2023年10月11日 にChatGPTのAPIが盗まれました(そのまま放置で36万円の損失)
記事でそのような事例を目にはしていましたが、まさか自分の身に起こるとは思っていませんでした。気付かなければ1カ月36万円の出費でした。気付くきっかけとなったのはOpenAIからの1通のメールでした。
内容は、OpenAIとの契約時に設定した月額API使用料上限に近づいているとのこと。
心当たりがなかったのでOpenAIのHPを開いて使用状況を確認してみると、とんでも無いことに。

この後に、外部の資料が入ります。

[src/shared/modem_seq_pkg.sv]
// Purpose: Shared constants and types for the modem mode sequencer and its host end
// Assumes: 125 MHz clock; command bytes arrive as single-cycle strobes
// Notes:   Long timings are module parameters so simulation can shorten them
package modem_seq_pkg;

  localparam int unsigned CLK_HZ = 125_000_000;

  // Command codes
  localparam logic [7:0] CMD_SYS_RESET  = 8'h01;
  localparam logic [7:0] CMD_OFF_MODE   = 8'h05;
  localparam logic [7:0] CMD_WRITE_TX   = 8'h07;
  localparam logic [7:0] CMD_GET_STATUS = 8'h0A;
  localparam logic [7:0] CMD_SEND       = 8'h0D;
  localparam logic [7:0] CMD_SEND_RECV  = 8'h0E;
  localparam logic [7:0] CMD_KEY_READ   = 8'h0F;
  localparam logic [7:0] CMD_READ_RX    = 8'h10;
  localparam logic [7:0] CMD_IDENT_READ = 8'h12;

  // Buffer sizes in bytes
  localparam int unsigned TX_BYTES  = 12;
  localparam int unsigned RX_BYTES  = 8;
  localparam int unsigned KEY_BYTES = 16;
  localparam int unsigned ID_BYTES  = 4;

  // Status error code reported after a downlink
  localparam logic [3:0] ERR_NONE    = 4'h0;
  localparam logic [3:0] ERR_NO_DATA = 4'h1;

  // Timings, in their own units
  localparam longint unsigned PIN_MIN_US     = 10;
  localparam longint unsigned INIT_EU_MS     = 10;
  localparam longint unsigned INIT_US_MS     = 30;
  localparam longint unsigned TX_EU_MS       = 7_500;
  localparam longint unsigned TX_US_MS       = 2_500;
  localparam longint unsigned RX_WAIT_S      = 20;
  localparam longint unsigned RX_WINDOW_S    = 30;
  localparam longint unsigned FIRST_EXTRA_MS = 5;

  // Cycle counts
  localparam longint unsigned PIN_MIN_CYC     = (PIN_MIN_US * CLK_HZ + 999_999) / 1_000_000;
  localparam longint unsigned INIT_EU_CYC     = INIT_EU_MS * CLK_HZ / 1_000;
  localparam longint unsigned INIT_US_CYC     = INIT_US_MS * CLK_HZ / 1_000;
  localparam longint unsigned TX_EU_CYC       = TX_EU_MS * CLK_HZ / 1_000;
  localparam longint unsigned TX_US_CYC       = TX_US_MS * CLK_HZ / 1_000;
  localparam longint unsigned RX_WAIT_CYC     = RX_WAIT_S * CLK_HZ;
  localparam longint unsigned RX_WINDOW_CYC   = RX_WINDOW_S * CLK_HZ;
  localparam longint unsigned FIRST_EXTRA_CYC = FIRST_EXTRA_MS * CLK_HZ / 1_000;

  localparam int unsigned CNT_W = 34;
  typedef logic [CNT_W-1:0] cnt_t;

  typedef enum logic [2:0] {
    MODE_OFF,
    MODE_RESET,
    MODE_INIT,
    MODE_IDLE,
    MODE_TX,
    MODE_RX_WAIT,
    MODE_RX
  } mode_t;

endpackage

なんと、GPT-4のAPI使用(緑色)が一日で激増していました。
使用中のAPIがGPT-3.5のみだったので、最初はOpenAI側の変更によりGPT-4のAPIに自動昇格したの?(善人の思考)とも思いましたが、OpenAIのHPで使用履歴を確認するとそうで無いとすぐにわかりました。
日本時間の12:00を境にGPT-4のAPIを使用したアクセスが急増!(しかも1回あたりの使用量が7Kトークンで、GPT-3.5の0.5トークンと比べてデカい)今まで通りのGPT-3.5も混在している。
(時刻が5分刻みになっているのはOpenAIの集計が5分間隔の為)
OpenAIと契約したAPIが何者かに不正利用されていることは明らかで、まず行ったことはAPIを使用できなくすることでした。1つのAPIを複数のアプリケーションで使用していましたが、背に腹は代えられず、APIの使用制限金額を既に超過金額の下になるように設定すると、APIの使用が止まりました。
API漏洩はどこから?
なぜAPIキーが流出してしまったのかと考えた時に、プログラム難読化していないアプリが思い浮かびます。何者かがプログラムを解析しAPIキーを不正入手したのかも知れません。
善人思考はNGだと感じたので、対策を実施しアプリを再リリースすることにしました。
API制限は超重要
今回、APIの使用制限設定をあらかじめ行っていましたが、もしも設定していなかったらどうなっていたのでしょうか。6時間で20ドル使われてしまっていたので、1日で80ドル、1カ月で2400ドル(日本円で36万円)の出費になっていました。改めて、APIの使用制限設定は重要だと感じました。
参考に、設定はOpenAIのHPから以下の要領で行います。
今回は、OpenAIよりSoft limitである10ドル超過でメール通知があり、22ドル使われてしまったところでHard limitを30 → 20ドルに再設定しました。
よく見るとApproved usage limitが120ドル(日本円で1万8千円)になっているので、不正使用に気付かなくてもこの制限がかかったかも知れません。
不正使用を経験して思うこと
ChatGPTのAPIを使用する上で、使用制限設定はとにかく重要で、世の中、善人思考では通じない時代であり、APIのセキュリティにもコストを掛ける必要があると実感しました。
ついつい他人事と思いがちですが、APIを使っている方はご注意下さい。
ChatGPTに聞いた感想
この文章は、ChatGPTのAPIの不正利用についての体験談が述べられていますね。APIの使用制限設定が重要であり、セキュリティに対する意識が必要だというメッセージが強調されていますね。また、プログラムのセキュリティについても触れられていますね。
それでは、この内容について感想をお伝えしましょう。この文章はセキュリティに対する意識の重要性を教えてくれる興味深い体験談ですね。特に、APIの使用制限設定の重要性について再認識できました。善人思考だけではなく、セキュリティにも注意が必要ですね。